On March 5, 1969, President Richard Nixon kept an important campaign promise by issuing an Executive Order that created the Office of Minority Business Enterprise. Although this agency’s subsequent performance on behalf of nonwhite entrepreneurs generated decidedly mixed reviews, it could point to some concrete accomplishments. For instance, in 1969, there were 24 minority banks in the U.S. with total assets of $270 million. Five years later, there were 70 minority banks in the U.S. with assets of $1.3 billion.
In 1979, the Office of Minority Business Enterprise, which administratively operated within the Commerce Department, was renamed the Minority Business Development Agency, with an expanded mission of ensuring that nonwhite firms were adequately represented in growing high-tech industries.

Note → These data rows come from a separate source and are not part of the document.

Background: an optimization exercise with open tools, aiming at small area, a short achievable clock period and few clock cycles per item. Do not read the settings as production practice. In this exercise RTL edits were held to simulation tests only and were not proved equivalent to the original.

==> flow/design.v <==
module sigpcm_sine_lut (
    input  wire [6:0]  j,
    output reg  [62:0] level
);
    always @(*) begin
        case (j)
            7'd0: level = 63'h0000000000000000;
            7'd1: level = 63'h03242abef46ccfbf;
            7'd2: level = 63'h0647d97c437604fa;
            7'd3: level = 63'h096a9049670cfae6;
            7'd4: level = 63'h0c8bd35e14da15f1;
            7'd5: level = 63'h0fab272b54b9871a;
            7'd6: level = 63'h12c8106e8e613a22;
            7'd7: level = 63'h15e214448b3fc655;
            7'd8: level = 63'h18f8b83c69a60ab6;
            7'd9: level = 63'h1c0b826a7e4f62fc;
            7'd10: level = 63'h1f19f97b215f1aaf;
            7'd11: level = 63'h2223a4c563eceec1;
            7'd12: level = 63'h25280c5dab3e0b51;
            7'd13: level = 63'h2826b9282ecc0286;
            7'd14: level = 63'h2b1f34eb563fb9fc;
            7'd15: level = 63'h2e110a61f48b3d5d;
            7'd16: level = 63'h30fbc54d5d52c5a3;
            7'd17: level = 63'h33def28751db145b;
            7'd18: level = 63'h36ba2013c2b98056;
            7'd19: level = 63'h398cdd326388bc2d;
            7'd20: level = 63'h3c56ba700dec763c;
            7'd21: level = 63'h3f1749b7f13573f6;
            7'd22: level = 63'h41ce1e648bffb65a;
            7'd23: level = 63'h447acd506d2c8a10;
            7'd24: level = 63'h471cece6b9a321b2;
            7'd25: level = 63'h49b41533744b7aa2;
            7'd26: level = 63'h4c3fdff385c0d383;
            7'd27: level = 63'h4ebfe8a48142e4f1;
            7'd28: level = 63'h5133cc942477585f;
            7'd29: level = 63'h539b2aef8f97a44e;
            7'd30: level = 63'h55f5a4d233b27e8a;
            7'd31: level = 63'h5842dd5474b37b6d;
            7'd32: level = 63'h5a827999fcef3241;
            7'd33: level = 63'h5cb420dfbffe590d;
            7'd34: level = 63'h5ed77c89aabebb78;
            7'd35: level = 63'h60ec382ffe5db748;
            7'd36: level = 63'h62f201ac545d02d3;
            7'd37: level = 63'h64e88926498fed3c;
            7'd38: level = 63'h66cf811fce1d02ce;
            7'd39: level = 63'h68a69e81189e0776;
            7'd40: level = 63'h6a6d98a43a868c0c;
            7'd41: level = 63'h6c2429605407fe6d;
            7'd42: level = 63'h6dca0d1465b8f643;
            7'd43: level = 63'h6f5f02b1be54a67d;
            7'd44: level = 63'h70e2cbc602f6c348;
            7'd45: level = 63'h72552c84d047d3d9;
            7'd46: level = 63'h73b5ebd0f31dcbc2;
            7'd47: level = 63'h7504d3453724e6b0;
            7'd48: level = 63'h7641af3cca3518a2;
            7'd49: level = 63'h776c4edb3308f183;
            7'd50: level = 63'h78848413da1b92fe;
            7'd51: level = 63'h798a23b1238447b9;
            7'd52: level = 63'h7a7d055b18b76975;
            7'd53: level = 63'h7b5d039da1258cf3;
            7'd54: level = 63'h7c29fbee48c35ca8;
            7'd55: level = 63'h7ce3ceb193962313;
            7'd56: level = 63'h7d8a5f3fdd72c0aa;
            7'd57: level = 63'h7e1d93e9c52ea4d5;
            7'd58: level = 63'h7e9d55fc22945a85;
            7'd59: level = 63'h7f0991c3867f4d1e;
            7'd60: level = 63'h7f62368f44949677;
            7'd61: level = 63'h7fa736b40620e854;
            7'd62: level = 63'h7fd8878de5b5f78e;
            7'd63: level = 63'h7ff62182133432ec;
            7'd64: level = 63'h7fffffffffffffff;
            default: level = 63'd0;
        endcase
    end
endmodule
module sigpcm_geneval (
    input  wire        clk,
    input  wire        rst,           
    input  wire        req_valid,
    output wire        req_ready,
    input  wire [63:0] req_kind,      
    input  wire [63:0] req_param,     
    input  wire [63:0] req_delay,     
    input  wire [63:0] req_time,      
    input  wire [3:0]  req_width,     
    output wire        resp_valid,
    output wire [2:0]  resp_err,
    output wire [63:0] resp_info,
    output wire [63:0] resp_level,
    output wire [63:0] resp_quant
);
    localparam ARCH = 0;    
    localparam [63:0] UNIT_LEVEL = 64'h7FFF_FFFF_FFFF_FFFF;
    localparam [63:0] NEG_UNIT   = 64'h8000_0000_0000_0001;
    localparam [2:0] K_NONE   = 3'd0,
                     K_SINE   = 3'd1,
                     K_PULSE  = 3'd2,
                     K_SQUARE = 3'd3,
                     K_RUP    = 3'd4,
                     K_RDOWN  = 3'd5;
    localparam [2:0] E_OK      = 3'd0,
                     E_WIDTH   = 3'd1,
                     E_KIND    = 3'd2,
                     E_PARAM   = 3'd3,
                     E_BUFFER  = 3'd4;
    localparam [3:0] S_IDLE   = 4'd0,
                     S_C1     = 4'd1,    
                     S_C2     = 4'd2,    
                     S_C3     = 4'd3,    
                     S_MOD    = 4'd4,    
                     S_NEGFIX = 4'd5,    
                     S_IDX    = 4'd6,    
                     S_SQ     = 4'd7,    
                     S_LUT    = 4'd8,    
                     S_NEGL   = 4'd9,    
                     S_DIV    = 4'd10;   
    localparam [1:0] C_ZERO = 2'd0, C_UNIT = 2'd1, C_NEGU = 2'd2;
    reg [3:0]  state;
    reg        rdy;
    reg        vld;
    reg [2:0]  err_r;
    reg [2:0]  kind;
    reg        kind_big;   
    reg        kind_buf;   
    reg [3:0]  width;
    reg [5:0]  qsel;       
    reg        neg;        
    reg [4:0]  cnt;
    reg [4:0]  sh;         
    reg        f_div;      
    reg        f_cin0;     
    reg [63:0] R;          
    reg [63:0] D;          
    reg [63:0] Q;          
    assign req_ready  = rdy;
    assign resp_valid = vld;
    assign resp_err   = err_r;
    assign resp_info  = Q;
    assign resp_level = R;
    assign resp_quant = ({64{qsel[0]}} & {56'd0, R[63:56] ^ 8'h80}) |
                        ({64{qsel[1]}} & {48'd0, R[63:48]}) |
                        ({64{qsel[2]}} & {40'd0, R[63:40]}) |
                        ({64{qsel[3]}} & {32'd0, R[63:32]}) |
                        ({64{qsel[4]}} & {16'd0, R[63:16]}) |
                        ({64{qsel[5]}} & R);
    wire [5:0] wdec = {width == 4'd8, width == 4'd6, width == 4'd4,
                       width == 4'd3, width == 4'd2, width == 4'd1};
    wire width_ok  = |wdec;
    wire p_neg     = Q[63];
    wire p_zero    = (Q == 64'd0);
    wire kind_pos  = (kind == K_SINE) || (kind == K_SQUARE) || (kind == K_RUP) || (kind == K_RDOWN);
    wire is_ramp   = (kind == K_RUP) || (kind == K_RDOWN);
    reg [2:0] chk_err;
    always @(*) begin
        if (!width_ok)                              chk_err = E_WIDTH;
        else if (kind_big)                          chk_err = E_KIND;
        else if (kind_pos && (p_neg || p_zero))     chk_err = E_PARAM;
        else if (kind == K_PULSE && p_neg)          chk_err = E_PARAM;
        else if (kind_buf)                          chk_err = E_BUFFER;
        else                                        chk_err = E_OK;
    end
    wire [65:0] A  = f_div ? {R, Q[63:62]} : {2'b00, R};
    wire [65:0] d1 = {2'b00, D};
    wire [65:0] d2 = {1'b0, D, 1'b0};
    wire        cin1 = !f_cin0;
    wire [65:0] Y1, Y2, Y3;
    wire [65:0] cs_s = A ^ ~d1 ^ ~d2;
    wire [65:0] cs_c = {(A[64:0] & ~d1[64:0]) | (A[64:0] & ~d2[64:0]) | (~d1[64:0] & ~d2[64:0]), 1'b1};
    pfx_add #(.W(66), .ARCH(ARCH)) u_add1 (.a(A),    .b(~d1),  .cin(cin1), .s(Y1));
    pfx_add #(.W(66), .ARCH(ARCH)) u_add2 (.a(A),    .b(~d2),  .cin(1'b1), .s(Y2));
    pfx_add #(.W(66), .ARCH(ARCH)) u_add3 (.a(cs_s), .b(cs_c), .cin(1'b1), .s(Y3));
    wire        ge1 = !Y1[65];
    wire        ge2 = !Y2[65];
    wire        ge3 = !Y3[65];
    wire [1:0]  dig = {ge2, ge3 | (ge1 & !ge2)};
    wire        t3 = ge3, t2 = ge2 & !ge3, t1 = ge1 & !ge2, t0 = !ge1;
    wire [63:0] rstep = ({64{t3}} & Y3[63:0]) | ({64{t2}} & Y2[63:0]) |
                        ({64{t1}} & Y1[63:0]) | ({64{t0}} & A[63:0]);
    wire        r_nz, p_nz;
    wire [5:0]  r_lz, p_lz;
    sigpcm_lzc u_lzr (.x(R), .nz(r_nz), .lz(r_lz));
    sigpcm_lzc u_lzp (.x(Q), .nz(p_nz), .lz(p_lz));
    wire [6:0]  e_len = {1'b0, p_lz} - {1'b0, r_lz};
    wire [4:0]  m_len = (r_nz && !e_len[6]) ? e_len[5:1] : 5'd0;
    wire [5:0]  shamt = (state == S_C3) ? {sh, 1'b0} : 6'd0;
    wire [63:0] p_shl = Q << shamt;
    wire [7:0]  idx  = Q[7:0];
    wire [6:0]  lj   = idx[6] ? (7'd64 - {1'b0, idx[5:0]}) : {1'b0, idx[5:0]};
    wire [62:0] lval;
    sigpcm_sine_lut u_lut (
        .j     (lj),
        .level (lval)
    );
    wire ramp_le0 = R[63] || (R[62:0] == {63{1'b1}});    
    wire [63:0] q_next = {Q[61:0], dig};
    reg        fin;
    reg [1:0]  fsrc;      
    reg [1:0]  fconst;
    always @(*) begin
        fin    = 1'b0;
        fsrc   = 2'd0;
        fconst = C_ZERO;
        case (state)
            S_C1: if (chk_err != E_OK || kind == K_NONE) fin = 1'b1;
            S_C2: begin
                if (is_ramp) begin
                    if (ramp_le0) begin
                        fin = 1'b1;
                        fconst = (kind == K_RUP) ? C_ZERO : C_UNIT;
                    end else if (ge1) begin
                        fin = 1'b1;
                        fconst = (kind == K_RUP) ? C_UNIT : C_ZERO;
                    end
                end else if (kind == K_PULSE) begin
                    fin = 1'b1;
                    fconst = (!R[63] && !ge1) ? C_UNIT : C_ZERO;
                end
            end
            S_SQ: begin
                fin = 1'b1;
                fconst = ge2 ? C_NEGU : C_UNIT;
            end
            S_LUT: if (!idx[7]) begin
                fin  = 1'b1;
                fsrc = 2'd1;
            end
            S_NEGL: begin
                fin  = 1'b1;
                fsrc = 2'd2;
            end
            S_DIV: if (cnt == 5'd0) begin
                fin  = 1'b1;
                fsrc = 2'd3;
            end
            default: ;
        endcase
    end
    reg [63:0] flevel;
    always @(*) begin
        case (fsrc)
            2'd1:    flevel = {1'b0, lval};
            2'd2:    flevel = ~Y1[63:0];
            2'd3:    flevel = {1'b0, q_next[63:1] ^ {63{kind == K_RDOWN}}};
            default: flevel = (fconst == C_UNIT) ? UNIT_LEVEL :
                              (fconst == C_NEGU) ? NEG_UNIT : 64'd0;
        endcase
    end
    reg [3:0] nstate;
    always @(*) begin
        nstate = state;
        case (state)
            S_IDLE:   if (req_valid) nstate = S_C1;
            S_C1:     nstate = S_C2;
            S_C2:     nstate = is_ramp ? S_DIV : S_C3;
            S_C3:     nstate = S_MOD;
            S_MOD:    if (cnt == 5'd0) nstate = neg ? S_NEGFIX : (kind == K_SINE) ? S_IDX : S_SQ;
            S_NEGFIX: nstate = (kind == K_SINE) ? S_IDX : S_SQ;
            S_IDX:    if (cnt == 5'd0) nstate = S_LUT;
            S_LUT:    nstate = S_NEGL;
            S_DIV:    nstate = S_DIV;            
            default:  nstate = S_IDLE;
        endcase
        if (fin) nstate = S_IDLE;
    end
    wire acc_kbig = (|req_kind[63:3]) || (req_kind[2:0] == 3'd7);
    wire acc_kbuf = !(|req_kind[63:3]) && (req_kind[2:0] == 3'd6);
    wire        r_step = (state == S_MOD) || (state == S_IDX) || (state == S_DIV && cnt != 5'd0);
    wire        r_inv  = (state == S_NEGFIX) ||
                         (state == S_C1 && (kind == K_SINE || kind == K_SQUARE) && Y1[63]);
    reg  [63:0] r_other;
    always @(*) begin
        if (fin)
            r_other = (state == S_C1 && chk_err != E_OK) ? 64'd0 : flevel;
        else case (state)
            S_IDLE:           r_other = req_valid ? req_time : R;
            S_C1, S_NEGFIX:   r_other = Y1[63:0] ^ {64{r_inv}};
            S_LUT:            r_other = {1'b0, lval};
            default:          r_other = R;
        endcase
    end
    wire [63:0] r_next = r_step ? rstep : r_other;
    always @(posedge clk) begin
        R <= r_next;
    end
    always @(posedge clk) begin
        if (rst) begin
            state <= S_IDLE;
            rdy   <= 1'b1;
            vld   <= 1'b0;
        end else begin
            state <= nstate;
            rdy   <= (nstate == S_IDLE);
            vld   <= fin;
            f_div  <= (nstate == S_IDX) || (nstate == S_DIV) || (nstate == S_SQ);
            f_cin0 <= (state == S_IDLE && ((req_kind[2:0] == K_RUP) || (req_kind[2:0] == K_RDOWN))) ||
                      (nstate == S_NEGL);
            case (state)
                S_IDLE: if (req_valid) begin
                    D        <= req_delay;
                    Q        <= (acc_kbig || acc_kbuf) ? req_kind : req_param;
                    kind     <= req_kind[2:0];
                    kind_big <= acc_kbig;
                    kind_buf <= acc_kbuf;
                    width    <= req_width;
                end
                S_C1: begin
                    neg <= Y1[63];
                    D <= p_shl;                             
                    if (is_ramp) Q <= {~Y1[62:0], 1'b0};    
                end
                S_C2: begin
                    sh  <= m_len;
                    cnt <= is_ramp ? 5'd31 : m_len;
                end
                S_C3: begin
                    D <= p_shl;                             
                end
                S_MOD: begin
                    cnt <= cnt - 5'd1;
                    if (cnt == 5'd0) begin
                        D   <= p_shl;                       
                        Q   <= 64'd0;
                        cnt <= 5'd3;
                    end else begin
                        D <= {2'b00, D[63:2]};
                    end
                end
                S_IDX, S_DIV: begin
                    Q   <= q_next;
                    cnt <= cnt - 5'd1;
                end
                S_LUT: begin
                    D <= 64'd0;
                end
                default: ;
            endcase
            if (fin) begin
                err_r <= (state == S_C1) ? chk_err : E_OK;
                if (state == S_C1 && chk_err != E_OK) begin
                    Q    <= (chk_err == E_WIDTH) ? {60'd0, width} : Q;
                    qsel <= 6'd0;
                end else begin
                    Q    <= 64'd0;
                    qsel <= wdec;
                end
            end
        end
    end
endmodule
module sigpcm_lzc (
    input  wire [63:0] x,
    output wire        nz,
    output wire [5:0]  lz
);
    wire [63:0]  v0 = x;
    wire [31:0]  v1;  wire [31:0]  c1;
    wire [15:0]  v2;  wire [31:0]  c2;
    wire [7:0]   v3;  wire [23:0]  c3;
    wire [3:0]   v4;  wire [15:0]  c4;
    wire [1:0]   v5;  wire [9:0]   c5;
    genvar i;
    generate
        for (i = 0; i < 32; i = i + 1) begin : l1
            assign v1[i] = v0[2*i+1] | v0[2*i];
            assign c1[i] = !v0[2*i+1];
        end
        for (i = 0; i < 16; i = i + 1) begin : l2
            assign v2[i] = v1[2*i+1] | v1[2*i];
            assign c2[2*i+1 -: 2] = v1[2*i+1] ? {1'b0, c1[2*i+1]} : {1'b1, c1[2*i]};
        end
        for (i = 0; i < 8; i = i + 1) begin : l3
            assign v3[i] = v2[2*i+1] | v2[2*i];
            assign c3[3*i+2 -: 3] = v2[2*i+1] ? {1'b0, c2[4*i+3 -: 2]} : {1'b1, c2[4*i+1 -: 2]};
        end
        for (i = 0; i < 4; i = i + 1) begin : l4
            assign v4[i] = v3[2*i+1] | v3[2*i];
            assign c4[4*i+3 -: 4] = v3[2*i+1] ? {1'b0, c3[6*i+5 -: 3]} : {1'b1, c3[6*i+2 -: 3]};
        end
        for (i = 0; i < 2; i = i + 1) begin : l5
            assign v5[i] = v4[2*i+1] | v4[2*i];
            assign c5[5*i+4 -: 5] = v4[2*i+1] ? {1'b0, c4[8*i+7 -: 4]} : {1'b1, c4[8*i+3 -: 4]};
        end
    endgenerate
    assign nz = v5[1] | v5[0];
    assign lz = v5[1] ? {1'b0, c5[9:5]} : {1'b1, c5[4:0]};
endmodule
module pfx_add #(parameter W = 66, parameter ARCH = 1) (
    input  wire [W-1:0] a,
    input  wire [W-1:0] b,
    input  wire         cin,
    output wire [W-1:0] s
);
    localparam N = W + 1;
    localparam L = 7;            
    wire [N-1:0] g0 = {a & b, cin};
    wire [N-1:0] p0 = {a ^ b, 1'b0};
    wire [N-1:0] c;    
    genvar l, i;
    generate
    if (ARCH == 0) begin : skl
        wire [N-1:0] G [0:L];
        wire [N-1:0] P [0:L];
        assign G[0] = g0; assign P[0] = p0;
        for (l = 0; l < L; l = l + 1) begin : lv
            for (i = 0; i < N; i = i + 1) begin : b
                if (((i >> l) & 1) == 1) begin : m
                    localparam integer j = ((i >> l) << l) - 1;
                    assign G[l+1][i] = G[l][i] | (P[l][i] & G[l][j]);
                    assign P[l+1][i] = P[l][i] & P[l][j];
                end else begin : t
                    assign G[l+1][i] = G[l][i];
                    assign P[l+1][i] = P[l][i];
                end
            end
        end
        assign c = G[L];
    end else if (ARCH == 1) begin : bk
        wire [N-1:0] G [0:2*L];
        wire [N-1:0] P [0:2*L];
        assign G[0] = g0; assign P[0] = p0;
        for (l = 0; l < L; l = l + 1) begin : up
            for (i = 0; i < N; i = i + 1) begin : b
                if ((i % (2 << l)) == ((2 << l) - 1)) begin : m
                    assign G[l+1][i] = G[l][i] | (P[l][i] & G[l][i - (1 << l)]);
                    assign P[l+1][i] = P[l][i] & P[l][i - (1 << l)];
                end else begin : t
                    assign G[l+1][i] = G[l][i];
                    assign P[l+1][i] = P[l][i];
                end
            end
        end
        for (l = L - 2; l >= 0; l = l - 1) begin : dn
            for (i = 0; i < N; i = i + 1) begin : b
                if ((i % (2 << l)) == ((1 << l) - 1) && i >= (2 << l)) begin : m
                    assign G[2*L-1-l][i] = G[2*L-2-l][i] | (P[2*L-2-l][i] & G[2*L-2-l][i - (1 << l)]);
                    assign P[2*L-1-l][i] = P[2*L-2-l][i] & P[2*L-2-l][i - (1 << l)];
                end else begin : t
                    assign G[2*L-1-l][i] = G[2*L-2-l][i];
                    assign P[2*L-1-l][i] = P[2*L-2-l][i];
                end
            end
        end
        assign c = G[2*L-1];
    end else begin : rc
        assign c[0] = cin;
        for (i = 1; i < N; i = i + 1) begin : b
            assign c[i] = g0[i] | (p0[i] & c[i-1]);
        end
    end
    endgenerate
    assign s = p0[N-1:1] ^ c[N-2:0];
endmodule
==> flow/flow/run.sh <==
#!/bin/bash
set -euo pipefail
SETUP_MARGIN=${SETUP_MARGIN:-8.0}
bash standard.sh synth > synth.log 2>&1
bash standard.sh "SETUP_SLACK_MARGIN=$SETUP_MARGIN" \
    "BUFFER_PORTS_ARGS=-buffer_cell sky130_fd_sc_hd__buf_1" finish > layout.log 2>&1
==> flow/standard.sh <==
#!/bin/bash
# synth_recipe.tcl (not shown) runs the flow's synth.tcl, then flattens the netlist and writes it again
# the make line also repeats each setting of config.mk as NAME=value (left out here)
make -C /OpenROAD-flow-scripts/flow DESIGN_CONFIG=/design/flow/config.mk WORK_HOME=/design/flow/orfs CLKGATE_MAP_FILE= SYNTH_SCRIPT=/design/flow/synth_recipe.tcl "${@:-finish}"
==> flow/config.mk <==
export PLATFORM = sky130hd
export DESIGN_NAME = sigpcm_geneval
export DESIGN_NICKNAME = sigpcm_geneval
export VERILOG_FILES = /design/flow/design.v
export SDC_FILE = /design/flow/constraint.sdc
export NUM_CORES = 4
export LEC_CHECK = 0
export CAP_MARGIN = 20
export CELL_PAD_IN_SITES_DETAIL_PLACEMENT = 1
export CELL_PAD_IN_SITES_GLOBAL_PLACEMENT = 2
export CORE_MARGIN = 2
export CORE_UTILIZATION = 25
export PLACE_DENSITY = 0.4
export SLEW_MARGIN = 20
export SYNTH_MEMORY_MAX_BITS = 32768
==> flow/constraint.sdc <==
create_clock -name core_clock -period 14.0 [get_ports {clk}]
set_input_delay 2.8000 -clock core_clock [delete_from_list [all_inputs] [get_ports {clk}]]
set_output_delay 2.8000 -clock core_clock [all_outputs]
set_load 0.01 [all_outputs]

During the Presidency of Ronald Reagan, not only was the budget of the Minority Business Development Agency enhanced, but Reagan also declared that the first week of October would be designated as “Minority Enterprise Development Week.”
Considering this history, Donald Trump’s desire to dismantle the Minority Business Development Agency is a repudiation of traditional Republican beliefs regarding the importance of promoting free enterprise in American society. Perhaps Trump’s thinking dismisses programs to assist nonwhite entrepreneurship as just another DEI initiative.